The global changes that Foxconn brought in were paralleled by changes made specifically in Canada, which Cinerari said have had a significant impact.

“The big thing here is that three years ago, we reorganized the Canadian business around the way we go to market, and appointed dedicated folks to both the channel and direct,” he stated. “We added dedicated administrative support, technical support, and solutions teams for the channel, and we are better able to serve the channel as a result.”

Cinerari described the Canadian operation as a very flat operation, organized around the Go-to-Market strategy, and focused on the three components of the business in Canada: print, visual solutions, and consumer. About 60% of their revenues today are print and MFP, 30% is from commercial displays and 10% consumer.

“We have a channel leader for our print business, and our visual solutions business and our consumer business,” he emphasized. “The three channel leaders report into me, along with the direct teams.”

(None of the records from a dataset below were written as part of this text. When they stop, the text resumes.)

$ cat design/flow/config.mk
export PLATFORM = sky130hd
export DESIGN_NAME = apb_ram
export DESIGN_NICKNAME = apb_ram
export VERILOG_FILES = /design/flow/design.v
export SDC_FILE = /design/flow/constraint.sdc
export NUM_CORES = 4
export LEC_CHECK = 0
export ABC_AREA = 1
export CAP_MARGIN = 20
export CELL_PAD_IN_SITES_GLOBAL_PLACEMENT = 0
export CORE_MARGIN = 2
export CORE_UTILIZATION = 72
export GPL_TIMING_DRIVEN = 1
export HOLD_SLACK_MARGIN = -0.07
export PLACE_DENSITY_LB_ADDON = 0.07
export SLEW_MARGIN = 40
$ cat design/flow/constraint.sdc
create_clock -name core_clock -period 1.4 [get_ports {pclk}]
set_input_delay 0.2800 -clock core_clock [delete_from_list [all_inputs] [get_ports {pclk}]]
set_output_delay 0.2800 -clock core_clock [all_outputs]
set_load 0.01 [all_outputs]
$ cat design/flow/design.v
module apb_ram (
  input presetn,
  input pclk,
  input psel,
  input penable,
  input pwrite,
  input [31:0] paddr, pwdata,
  output reg [31:0] prdata,
  output reg pready, pslverr
);
  reg [31:0] mem [32];
  typedef enum {idle = 0, setup = 1, access = 2, transfer = 3} state_type;
  state_type state;
  always@(posedge pclk)
    begin
      if(presetn == 1'b0)  
        begin
        state <= idle;
        prdata <= 32'h00000000;
        pready <= 1'b0;
        pslverr <= 1'b0;
        for(int i = 0; i < 32; i++) 
        begin
          mem[i] <= 0;
        end
       end 
      else 
        begin
      case(state)
      idle : 
      begin
        prdata <= 32'h00000000;
        pready <= 1'b0;
        pslverr <= 1'b0;
        state   <= setup;
      end
      setup:  
      begin
           if(psel == 1'b1)
             state <= access;
           else
             state <= setup;
      end
      access: 
      begin 
        if(pwrite && penable) 
          begin
            if(paddr < 32) 
            begin
            mem[paddr] <= pwdata;
            state <= transfer;
            pslverr <= 1'b0;
            pready  <= 1'b1;
            end
            else 
            begin
            state <= transfer;
            pready <= 1'b1;
            pslverr <= 1'b1;
            end
          end
        else if (!pwrite && penable)
            begin
            if(paddr < 32) 
            begin
            prdata <= mem[paddr];
            state <= transfer;
            pready <= 1'b1;
            pslverr <= 1'b0;
            end
            else 
            begin
            state <= transfer;
            pready <= 1'b1;
            pslverr <= 1'b1;
            prdata <= 32'h00000000;
            end
          end
        else
           state <= setup;
       end  
        transfer: begin
          state <= setup;
          pready <= 1'b0;
          pslverr <= 1'b0;
        end
      default : state <= idle;
      endcase      
    end
  end
endmodule
$ cat design/flow/run.sh
#!/bin/bash
# the make line also repeats each setting of config.mk as NAME=value (left out here)
make -C /OpenROAD-flow-scripts/flow DESIGN_CONFIG=/design/flow/config.mk WORK_HOME=/design/flow/orfs CLKGATE_MAP_FILE= finish
==> results_slide.txt, run 1 <==
Run Summary

Synthesis
  – Seq cells post-synth: around 1.1k
  – Yosys cell types: 24
  – Aoi share: around 1.1%
  – Post-synth design cell area: around 52,000 µm²
  – Top cell area share: 59.2%
  – Yosys warning total: 1
  – Simple Share, Synth: roughly 28%
  – Multiplexer share: 0%
  – Dominant flop cell: edfxtp_1
  – Synth Area in Adders: 0%
  – Top post-synthesis cells by count: nand2_1 (2,187), nor2_1 (1,376), edfxtp_1 (1,024), inv_1 (774), clkbuf_1 (222)
  – EDFF count, synth: about 1.0k
  – Post-synth area hogs: edfxtp_1 (59%), nand2_1 (16%), nor2_1 (9.9%), inv_1 (5.6%), buf_6 (2.1%)
  – Ys async rst share: 0%
  – Ys cells: 6,062
  – Most frequent cell after synthesis: nand2_1
  – Seq share, synth: approximately three fifths
  – Post-Syn Nets: about 6.1k
  – Cells after Synth: between 6k and 7k
  – Yosys top cell by area: edfxtp_1
  – Dominant comb cell: simple AND/OR/NAND/NOR gates
  – Yosys chip area: ~52,000 µm²
  – Synthesized area per cell: 8.57 µm²
  – Xor-xnor portion of the synthesized cell area: 0%

STA
  – RSZ-0062 raised after global routing: yes
  – Setup Viol. Count Final: 2,114
  – Final Max Tran Viols: 0
  – Slew headroom: between 40% and 50%
  – Final worst slack: -0.759 ns
  – Final hold vios: 1
  – Final worst path period share: 154%
  – Least-Margin Pin Slew: approximately 0.86 ns
  – WHS: -0.0501 ns
  – Clock skew: around 0.035 ns
  – Minimum clock period: 2.16 ns
  – Fmax: roughly 460 MHz

Place
  – DP Worst Slack: -1.13 ns
  – GP Congestion: around 1
  – Area post-placement: roughly 57,000 µm²
  – Detailed Place HPWL: 102 mm
  – # port buffers: slightly above 100

Power and ir drop
  – Combinational share of power: between 10 and 15%
  – Clock-net power: 28.8 mW
  – Peak supply drop: 1080 µV
  – Leakage power: a little under 30 nW
  – Clock Power Share: around two fifths
  – Top power group: sequential cells
  – Total power: approximately 73 mW
  – P_comb: 8.18 mW
  – Reg power frac: 49.4%
  – Sequential power: ~36 mW
  – Internal Power: 54.2 mW
  – Pwr dens: approximately 1200 nW/µm²
  – Net switching power: 18.9 mW
  – Switching share of power: approximately 26%

Run
  – Max Cap Viol: 0
  – Tool warnings: 32

Floorplanning
  – Rows: around 98
  – Total die size: 74,300 µm²
  – Placeable Area: just over 70,000 µm²
  – Die width: 273 µm
  – Die Height: between 200 and 300 µm
  – I/O pin cnt: a little over 100
  – Fp_density: 72.7%

Detailed routing
  – # DRC: 0
  – Routed vias: roughly 47k
  – WL/cell: 26.5 µm
  – Drt pass-1 iters: 14
  – Vias per cell: 6.33
  – DRT antenna net count: 0
  – Final wirelength: approximately 200 mm
  – Drt first-iter violations: 9,277

Global route
  – Overflow after GRT: 0
  – GRT Resource Usage Total: a little under half
  – Pin count of the biggest net entering global routing: 38
  – Global-route wire length before repair: 254 mm
  – Vias in the first global route: 42.9k
  – Initial antenna violation count: 19

Critical path
  – FF-to-FF End: prdata[19]$_SDFFE_PN0P_
  – Crit path max-delay family: simple AND/OR/NAND/NOR gates
  – Crit end category: register
  – Reg2reg path depth: 8
  – FF-to-FF setup slack: -0.76 ns
  – Crit path capture: prdata[19]$_SDFFE_PN0P_
  – Cells along the critical path: nand2_4 -> buf_4 -> buf_4 -> or2_4 -> nor2_4 -> buf_12 -> nand3_1 -> a21oi_1
  – CP required: just over 2 ns
  – Crit path top cell by count: buf_4
  – Crit Path Class: reg -> reg
  – Crit path depth: 8
  – Crit path DAT: approximately 2.8 ns
  – CP Launch Type: register
  – Crit-path slowest cell: nand3_1
  – Biggest cell delay along the critical path: roughly 0.50 ns
  – Critical Path Source: state[1]$_DFF_P_
  – Worst R2R Start: state[1]$_DFF_P_
  – Crit path max fanout: 13
  – Buf/Inv on CP: 3

Min path
  – WHS Endpoint: state[3]$_DFF_P_
  – Min-delay worst type: in -> reg
  – Cells on Worst Hold Path: 4
  – Hold Path Origin: presetn

Clocking
  – Clock latency (worst-skew pair): between 0.7 and 0.8 ns
  – Register clock-pin slew on the reported worst setup and hold paths: approximately 0.060 ns
  – Clock tree sinks: 1,062
  – H-tree levels: 3
  – CTS tree: built
  – CTS Hold Buffers Added: 0
  – Clock Path Buffers: 3
  – Clk root buf: clkbuf_16
  – Num CTS Buffers: about 110

Finish
  – Total Nets Final: about 6.4k
  – Final instance area: around 63,000 µm²
  – Area grow syn2layout: 21.9%
  – Post-layout util: 88.6%

Run status
  – Failing Checks: hold timing, setup timing
  – Status: failed layout checks
cell type report:
| cell class | instances | area [µm²] |
|---|---|---|
| flip-flops and latches | 1062 | 31500 |
| diodes | 10 | 25.0 |
| well taps | 950 | 1190 |
| fillers | 3124 | 8120 |
| clock buffers | 135 | 2850 |
| clock inverters | 59 | 523 |
| inverters | 778 | 2940 |
| repair buffers | 538 | 6870 |
| multi-input cells | 3866 | 17500 |
repair_timing:
item                       4_1_cts  5_1_grt
setup buffers                    8       12
setup endpoints to repair     2114     2114
pin swaps                        5       20
resized                        228      213
gates cloned                    33       38
routing by layer:
layer,routed length (µm),share of wire (%),GRT usage (%),vias up
met3,35900,18,15.7,1704
li1,-,-,-,19100
met5,392,0.20,0,-
met4,22300,11,35.8,18
met2,81600,42,70.9,5036
met1,55800,28,54.7,21000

Cinerari said that the structure of this operating model, with very little organizational boundaries, lets Sharp leverage its competitive strengths.

“Many of our print competitors talk about selling services, with mixed results,” he stated. “We have a unique model in this market in that we have the hardware and interactive display business to complement the print, and we can offer that type of product to the dealer and to their client.”

The results, Cinerari said, have vindicated the changes.

“Three years later, we have had growth in both our channel and direct business.”

The B2B business has also been strengthened by Sharp’s 2018 re-entry into a computer market it had exited in 2010, with the acquisition of Toshiba’s personal PC business, Toshiba Client Solutions, and their Dynabook brand. The Client Solutions Group was rebranded to Dynabook as of January 1 in Japan and April 1 in other markets, to strengthen the Dynabook brand going forward.”

“Toshiba does still compete against Sharp in the print market, so keeping the Toshiba name for the unit wouldn’t have made sense,” Cinerari said.

Most of the business in Sharp Electronics Canada’s three areas of focus is channel.

“We have a direct business for print, mainly in the GTA [Greater Toronto Area] and with a small sales team in Montreal, but about half the print business is channel,” Cinerari indicated. “100% of visual solutions is channel, as is the consumer business.”

Those channels are fairly broad and complex.

“The consumer business is 100% retail, with specialty appliance dealers – except for the calculators.” Cinerari said. “That’s a mix of mass merchants and office products dealers and independents.

“The display side is mainly ProAV accounts and the big three distributors – Synnex, Tech Data and Ingram Micro. About 70% of that is the ProAV channel.”

The print channel is a combination of different tiers of dealers.

“A lot are long-time partners,” Cinerari said. “That channel tends to be a little more slow-moving because it’s harder to open new dealers. There has also been a real trend to consolidation in the big markets, with dealers buying other dealers.”

Cinerari stressed that Sharp’s value proposition to partners is straightforward.

“We can offer the channel the ability to create more solutions because of our product mix.”